Even for its strongest advocates and those who regularly exercise the rights it grants, the Freedom of Information Act (FOIA) is often reduced to its most-invoked provision: the obligation of federal agencies to produce specific records in response to requests under 5 U.S.C. § 552(a)(3). Though actually obtaining any requested documents often proves to be a protracted process, the persistent requester (and perhaps plaintiff) will find that this provision can be a valuable tool.

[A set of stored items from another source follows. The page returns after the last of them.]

**src/sv/twtc_pkg.sv**
```systemverilog
package twtc_pkg;
  localparam int CoordW = 16;
  localparam int TimeW = 24;
  localparam int SqW = 33;
  localparam int RootW = 17;
  localparam int RootSteps = 17;
  localparam logic [TimeW-1:0] TimeMax = {TimeW{1'b1}};

  typedef enum logic [2:0] {
    REG_DEPOT_X = 3'd0,
    REG_DEPOT_Y = 3'd1,
    REG_DEPOT_OPEN = 3'd2,
    REG_DEPOT_SERVICE = 3'd3,
    REG_HORIZON = 3'd4
  } cfg_reg_t;

  typedef enum logic [1:0] {
    FAIL_NONE = 2'd0,
    FAIL_WINDOW = 2'd1,
    FAIL_HORIZON = 2'd2
  } fail_t;

  typedef struct packed {
    logic start;
    logic busy;
    logic done;
  } sqrt_ctl_t;
endpackage

```
**src/sv/twtc_sqrt.sv**
```systemverilog
module twtc_sqrt
  import twtc_pkg::*;
(
  input  logic              clk,
  input  logic              rst,
  input  logic              start,
  input  logic [SqW-1:0]    radicand,
  output logic [RootW-1:0]  root,
  output sqrt_ctl_t         ctl
);
  logic [SqW+1:0] rem;
  logic [SqW:0] src;
  logic [RootW-1:0] res;
  logic [4:0] cnt;
  logic busy;
  logic done;
  logic [RootW+1:0] trial;
  logic [SqW+1:0] rem_sh;

  assign rem_sh = {rem[SqW-1:0], src[SqW -: 2]};
  assign trial = {res, 2'b01};

  always_ff @(posedge clk) begin
    if (rst) begin
      busy <= 1'b0;
      done <= 1'b0;
      cnt <= '0;
    end else begin
      done <= 1'b0;
      if (start) begin
        busy <= 1'b1;
        cnt <= 5'(RootSteps);
      end else if (busy) begin
        cnt <= cnt - 5'd1;
        if (cnt == 5'd1) begin
          busy <= 1'b0;
          done <= 1'b1;
        end
      end
    end
  end

  always_ff @(posedge clk) begin
    if (start) begin
      src <= {1'b0, radicand};
      rem <= '0;
      res <= '0;
    end else if (busy) begin
      src <= {src[SqW-2:0], 2'b00};
      if (rem_sh >= (SqW+2)'(trial)) begin
        rem <= rem_sh - (SqW+2)'(trial);
        res <= {res[RootW-2:0], 1'b1};
      end else begin
        rem <= rem_sh;
        res <= {res[RootW-2:0], 1'b0};
      end
    end
  end

  assign root = res;
  assign ctl = '{start: start, busy: busy, done: done};
endmodule

```
**src/sv/time_window_tour_checker_top.sv**
```systemverilog
// An accepted transaction computes two roots in turn (leg to the stop, then leg back to the depot),
// then evaluates; the next transaction is taken only once the result has been taken.
// The shared square-root unit (one root bit per cycle, 17 bits) computes both roots.
// Output is held in a register until taken; input is stalled while busy or a result waits.
// Synchronous active-high reset: depot at origin, horizon at maximum, tour cleared.
module time_window_tour_checker_top
  import twtc_pkg::*;
(
  input  logic               clk,
  input  logic               rst,
  input  logic               cfg_we,
  input  logic [2:0]         cfg_index,
  input  logic [TimeW-1:0]   cfg_data,
  input  logic               in_valid,
  output logic               in_stall,
  input  logic               func,
  input  logic [CoordW-1:0]  node_x,
  input  logic [CoordW-1:0]  node_y,
  input  logic [TimeW-1:0]   stop_service,
  input  logic [TimeW-1:0]   window_open,
  input  logic [TimeW-1:0]   window_close,
  output logic               out_valid,
  input  logic               out_stall,
  output logic [1:0]         status,
  output logic [TimeW-1:0]   finish_time,
  output logic               tour_done
);
  typedef enum logic [5:0] {
    S_IDLE = 6'b000001,
    S_SQ1  = 6'b000010,
    S_RT1  = 6'b000100,
    S_SQ2  = 6'b001000,
    S_RT2  = 6'b010000,
    S_EVAL = 6'b100000
  } state_t;

  state_t state, state_next;
  logic [CoordW-1:0] depot_x, depot_y, last_x, last_y, nx, ny;
  logic [TimeW-1:0] depot_open, depot_service, horizon, elapsed;
  logic [TimeW-1:0] svc, wopen, wclose;
  logic [1:0] fail_code;
  logic closing;
  logic [RootW-1:0] d1;
  logic [SqW-1:0] sq;
  logic [CoordW-1:0] ax, ay, bx, by, dx, dy;
  logic sq_start;
  logic sq_go;
  logic [RootW-1:0] root;
  sqrt_ctl_t sctl;
  logic [TimeW+1:0] arr, start_t, fin, tot;
  logic accept;
  logic [1:0] fail_next;
  logic [TimeW-1:0] elapsed_next;
  logic stop_ok;

  assign in_stall = (state != S_IDLE) || out_valid;
  assign accept = in_valid && !in_stall;

  always_comb begin
    if (state == S_SQ1) begin
      ax = last_x; ay = last_y; bx = nx; by = ny;
    end else begin
      ax = nx; ay = ny; bx = depot_x; by = depot_y;
    end
    dx = (ax >= bx) ? ax - bx : bx - ax;
    dy = (ay >= by) ? ay - by : by - ay;
  end

  always_ff @(posedge clk) begin
    sq <= SqW'(dx * dx) + SqW'(dy * dy);
  end

  // sq holds the leg in the cycle after each SQ state: start the root then
  assign sq_start = sq_go;

  twtc_sqrt u_sqrt (
    .clk(clk), .rst(rst), .start(sq_start), .radicand(sq), .root(root), .ctl(sctl)
  );

  always_comb begin
    state_next = state;
    unique case (state)
      S_IDLE: if (accept) state_next = S_SQ1;
      S_SQ1:  state_next = S_RT1;
      S_RT1:  if (sctl.done) state_next = S_SQ2;
      S_SQ2:  state_next = S_RT2;
      S_RT2:  if (sctl.done) state_next = S_EVAL;
      S_EVAL: state_next = S_IDLE;
      default: state_next = S_IDLE;
    endcase
  end

  always_comb begin
    arr = (TimeW+2)'(elapsed) + (TimeW+2)'(d1);
    start_t = (arr > (TimeW+2)'(wopen)) ? arr : (TimeW+2)'(wopen);
    fin = start_t + (TimeW+2)'(svc);
    tot = fin + (TimeW+2)'(root);
  end

  always_comb begin
    fail_next = fail_code;
    elapsed_next = elapsed;
    stop_ok = 1'b0;
    if (fail_code == FAIL_NONE) begin
      if (tot > (TimeW+2)'(horizon)) begin
        fail_next = FAIL_HORIZON;
      end else if (arr > (TimeW+2)'(wclose)) begin
        fail_next = FAIL_WINDOW;
      end else begin
        elapsed_next = (fin > (TimeW+2)'(TimeMax)) ? TimeMax : fin[TimeW-1:0];
        stop_ok = 1'b1;
      end
    end
  end

  always_ff @(posedge clk) begin
    if (rst) begin
      state <= S_IDLE;
      out_valid <= 1'b0;
      sq_go <= 1'b0;
      depot_x <= '0;
      depot_y <= '0;
      depot_open <= '0;
      depot_service <= '0;
      horizon <= TimeMax;
      elapsed <= '0;
      last_x <= '0;
      last_y <= '0;
      fail_code <= FAIL_NONE;
    end else begin
      state <= state_next;
      sq_go <= (state == S_SQ1) || (state == S_SQ2);
      if (state == S_EVAL) begin
        out_valid <= 1'b1;
      end else if (!out_stall) begin
        out_valid <= 1'b0;
      end
      if (cfg_we) begin
        unique case (cfg_index)
          REG_DEPOT_X: begin
            depot_x <= cfg_data[CoordW-1:0];
            last_x <= cfg_data[CoordW-1:0];
          end
          REG_DEPOT_Y: begin
            depot_y <= cfg_data[CoordW-1:0];
            last_y <= cfg_data[CoordW-1:0];
          end
          REG_DEPOT_OPEN: depot_open <= cfg_data;
          REG_DEPOT_SERVICE: depot_service <= cfg_data;
          REG_HORIZON: horizon <= cfg_data;
          default: ;
        endcase
      end
      if (state == S_EVAL) begin
        status <= fail_next;
        finish_time <= elapsed_next;
        tour_done <= closing;
        if (closing) begin
          elapsed <= '0;
          last_x <= depot_x;
          last_y <= depot_y;
          fail_code <= FAIL_NONE;
        end else begin
          fail_code <= fail_next;
          elapsed <= elapsed_next;
          if (stop_ok) begin
            last_x <= nx;
            last_y <= ny;
          end
        end
      end
    end
  end

  always_ff @(posedge clk) begin
    if (accept) begin
      closing <= func;
      nx <= func ? depot_x : node_x;
      ny <= func ? depot_y : node_y;
      svc <= func ? depot_service : stop_service;
      wopen <= func ? depot_open : window_open;
      wclose <= func ? horizon : window_close;
    end
    if (state == S_RT1 && sctl.done) d1 <= root;
  end

  assert property (@(posedge clk) disable iff (rst) sctl.done |-> !sctl.busy)
    else $error("root done while busy");
  assert property (@(posedge clk) disable iff (rst) (state == S_EVAL) |=> out_valid)
    else $error("result not presented");
  assert property (@(posedge clk) disable iff (rst) out_valid |-> (state == S_IDLE))
    else $error("work while result pending");
endmodule

```
**config.mk**
```make
export PLATFORM = sky130hd
export DESIGN_NAME = time_window_tour_checker_top
export DESIGN_NICKNAME = d
export VERILOG_FILES = /design/src/sv/twtc_pkg.sv /design/src/sv/twtc_sqrt.sv /design/src/sv/time_window_tour_checker_top.sv
export SDC_FILE = /design/constraint.sdc
export NUM_CORES = 2
export LEC_CHECK = 0
export BUFFER_PORTS_ARGS = -buffer_cell sky130_fd_sc_hd__buf_2
export CORE_UTILIZATION = 30
export CTS_CLUSTER_DIAMETER = 50
export DETAILED_ROUTE_END_ITERATION = 16
export GPL_TIMING_DRIVEN = 0
export HOLD_SLACK_MARGIN = 0.12
export SLEW_MARGIN = 20
export SYNTH_ARGS = -nofsm -noshare
export SYNTH_HDL_FRONTEND = slang
export SYNTH_SLANG_ARGS = --single-unit
```
**constraint.sdc**
```tcl
create_clock -name clk -period 11.6 [get_ports clk]
set_input_delay 1.16 -clock clk [delete_from_list [all_inputs] [get_ports clk]]
set_output_delay 1.16 -clock clk [all_outputs]
set_load 0.02 [all_outputs]
```
# --- Word-level counts from Yosys, hierarchy flattened ---
# Cells that the tools add are included.
word_totals:
  ff_bits: 443
  in_bits: 137
  output_inout_bits: 29
  wordCells: 135
op_classes:
  add_sub_neg: 10
  n_mul: 2
  order_cmp: 7
  eq_ne: 16
  mux: 50
  n_bitwise: 2
  n_reduce_logical: 17
op_table:
  columns: ["cell", "count"]
  rows:
  - ["$mux W16", 18]
  - ["$mux W24", 8]
  - ["$mux W33", 3]
  - ["$mul A16 B16 Y32", 2]
  - ["$sub A16 B16 Y16", 4]
  - ["$gt A25 B24 Y1", 2]
  - ["$ge A35 B19 Y1", 1]
  - ["$add A32 B32 Y33", 1]
  - ["$sub A33 B19 Y33", 1]
  - ["$ge A16 B16 Y1", 2]
  - ["$pmux W6 S5", 1]
  - ["$add A25 B24 Y26", 1]
  - ["$add A26 B17 Y26", 1]
  - ["$gt A26 B24 Y1", 1]
  - ["$gt A26 B24 Y1 const B", 1]
  - ["$add A24 B17 Y25", 1]
  - ["$mux W25", 1]
  - ["$mux W6", 3]
  - ["$reduce_and A2 Y1", 6]
  - ["$mux W1", 10]
  - ["$mux W5", 2]
  - ["$mux W2", 4]
  - ["$eq A3 B2 Y1 const B", 2]
  - ["$eq A6 B1 Y1 const B", 1]
  - ["22 further kinds", 27]

# --- Depth between registers and ports, before layout ---
logic_depth:
  word_depth: 11
  ltp_mapped: 54
  mapped_depth_nobuf: 50

# --- Modules after synthesis ---
# A second synthesis with hierarchy kept.
hier_totals:
  hier_cells: 4549
  area_unflattened_um2: 42057.8
modules_own_cells:
  columns: ["module", "n_inst", "cells_each", "area_per_inst_um2"]
  rows:
  - ["time_window_tour_checker_top", 1, 4032, 36999.2]
  - ["twtc_sqrt", 1, 517, 5058.6]

# --- Least setup slack after synthesis ---
# No wires, ideal clock.
synth_timing:
  kind: "reg-to-reg"
  from: "reg state[2]"
  to: "reg sq[30]"
  arrival_time_ns: 11.235
  slack_ns: 0.293
  path_stages_with_launch: 44
  path_buffers: 5
  period_less_slack_ns: 11.307
  cell_sequence: "dfxtp_1 -> clkbuf_1 -> nor4_1 -> nand3b_1 -> clkbuf_1 -> buf_1 -> mux2i_1 -> inv_1 -> fa_1 -> a21o_1 -> a211o_1 -> a221oi_1 -> a21o_1 -> buf_2 -> mux2_1 -> a211oi_1 -> nand2_1 -> xnor2_2 -> (+8 left out) -> inv_1 -> fa_1 -> fa_1 -> inv_1 -> fa_1 -> inv_1 -> fa_1 -> inv_1 -> ha_1 -> or4_1 -> or3_1 -> o21ai_1 -> a311oi_1 -> o31ai_1 -> nand2b_1 -> a21o_1 -> a211oi_1 -> xnor2_1"
synth_via:
  elab_chain_len: 6
  word_cells_on_any_way: 16
  cone_classes: "5 x add/sub; 2 x mul; 2 x order compare; 1 x eq/ne; 6 x mux"
synth_rtl:
  columns: ["item", "line", "rtl"]
  rows:
  - ["start: declaration", "time_window_tour_checker_top.sv:37", "state_t state, state_next;"]
  - ["start signal: assignment", "time_window_tour_checker_top.sv:131", "state <= state_next;"]
  - ["$eq A6 B2 Y1 (*)", "time_window_tour_checker_top.sv:60", "if (state == S_SQ1) begin"]
  - ["$mux W16", "time_window_tour_checker_top.sv:60", null]
  - ["$sub A16 B16 Y16 (tied with other cells)", "time_window_tour_checker_top.sv:65", "dx = (ax >= bx) ? ax - bx : bx - ax;"]
  - ["$mux W16, on equally long branches", "time_window_tour_checker_top.sv:65, time_window_tour_checker_top.sv:66", null]
  - ["$mul A16 B16 Y32", "time_window_tour_checker_top.sv:70", "sq <= SqW'(dx * dx) + SqW'(dy * dy);"]
  - ["$add A32 B32 Y33 (*)", "time_window_tour_checker_top.sv:70", null]
  - ["end signal: assignment", "time_window_tour_checker_top.sv:70", null]
  - ["end: declaration", "time_window_tour_checker_top.sv:44", "logic [SqW-1:0] sq;"]
# Mark *: on every way between the ends. The rest lies on a longest branch, timed or not.
# A chain may end at the register's enable or synchronous reset.

# --- Worst setup path in the final report ---
layout_timing:
  from: "reg state[0]"
  to: "reg sq[30]"
# Same word-level chain as after synthesis.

But this is not the only way FOIA makes government documents available to the public. FOIA also requires agencies to proactively publish in the Federal Register, or make available in an electronic “reading room,” certain categories of documents under §§ 552(a)(1) and (2), respectively. The reading room provision covers adjudication opinions, guidance, manuals, records released to requesters under (a)(3), records likely to be the subject of future requests, and records that have been requested at least three times. In its recent decision in Citizens for Responsibility in Washington v. U.S. Department of Justice (“CREW”), No. 16-5110 (Jan. 31, 2017), the United States Court of Appeals for the District of Columbia Circuit made clear that FOIA’s reading room provision contemplates far-reaching remedies for the plaintiff demonstrating its violation, and that it too can serve as a powerful vehicle for effecting government transparency.
The plaintiffs in CREW requested that the Department of Justice make opinions of the Office of Legal Counsel available under FOIA’s reading room provision, suing for broad relief when DOJ refused. The plaintiffs sought to subject DOJ to a prospective injunction, creating an affirmative obligation to disclose documents, including those not yet in existence, to the public at large. But neither CREW nor DOJ believed that such relief was available under FOIA, so CREW had sued under the Administrative Procedure Act’s catch-all provision for judicial review of agency action instead of under FOIA.
The D.C. Circuit disagreed with that premise, holding that courts maintain their “broad equitable authority,” including “wide latitude” to fashion remedies, under FOIA. Reviewing its precedent, the court found that a district court thus has authority to issue a prospective injunction incorporating an affirmative obligation to disclose documents. While it found that it would be impermissible for such an injunction to require disclosure to the public, as CREW had requested, the court saw no issue with requiring disclosure to a particular plaintiff—who is then free to disseminate the documents.
The court did offer a few words of caution, noting that it had not, of course, reached the merits and decided whether CREW was in fact entitled to an injunction with the above characteristics. It also warned that it “expect[ed] that only a rare instance of agency delinquency in meeting its duties under the reading-room provision” will warrant such an injunction.
The crucial question of when a prospective injunction with an affirmative obligation to disclose is actually available is thus unanswered. But the decision in CREW affirms, in principle, that FOIA embodies a strong policy of government transparency—and provides citizens with the tools to make this ideal a reality.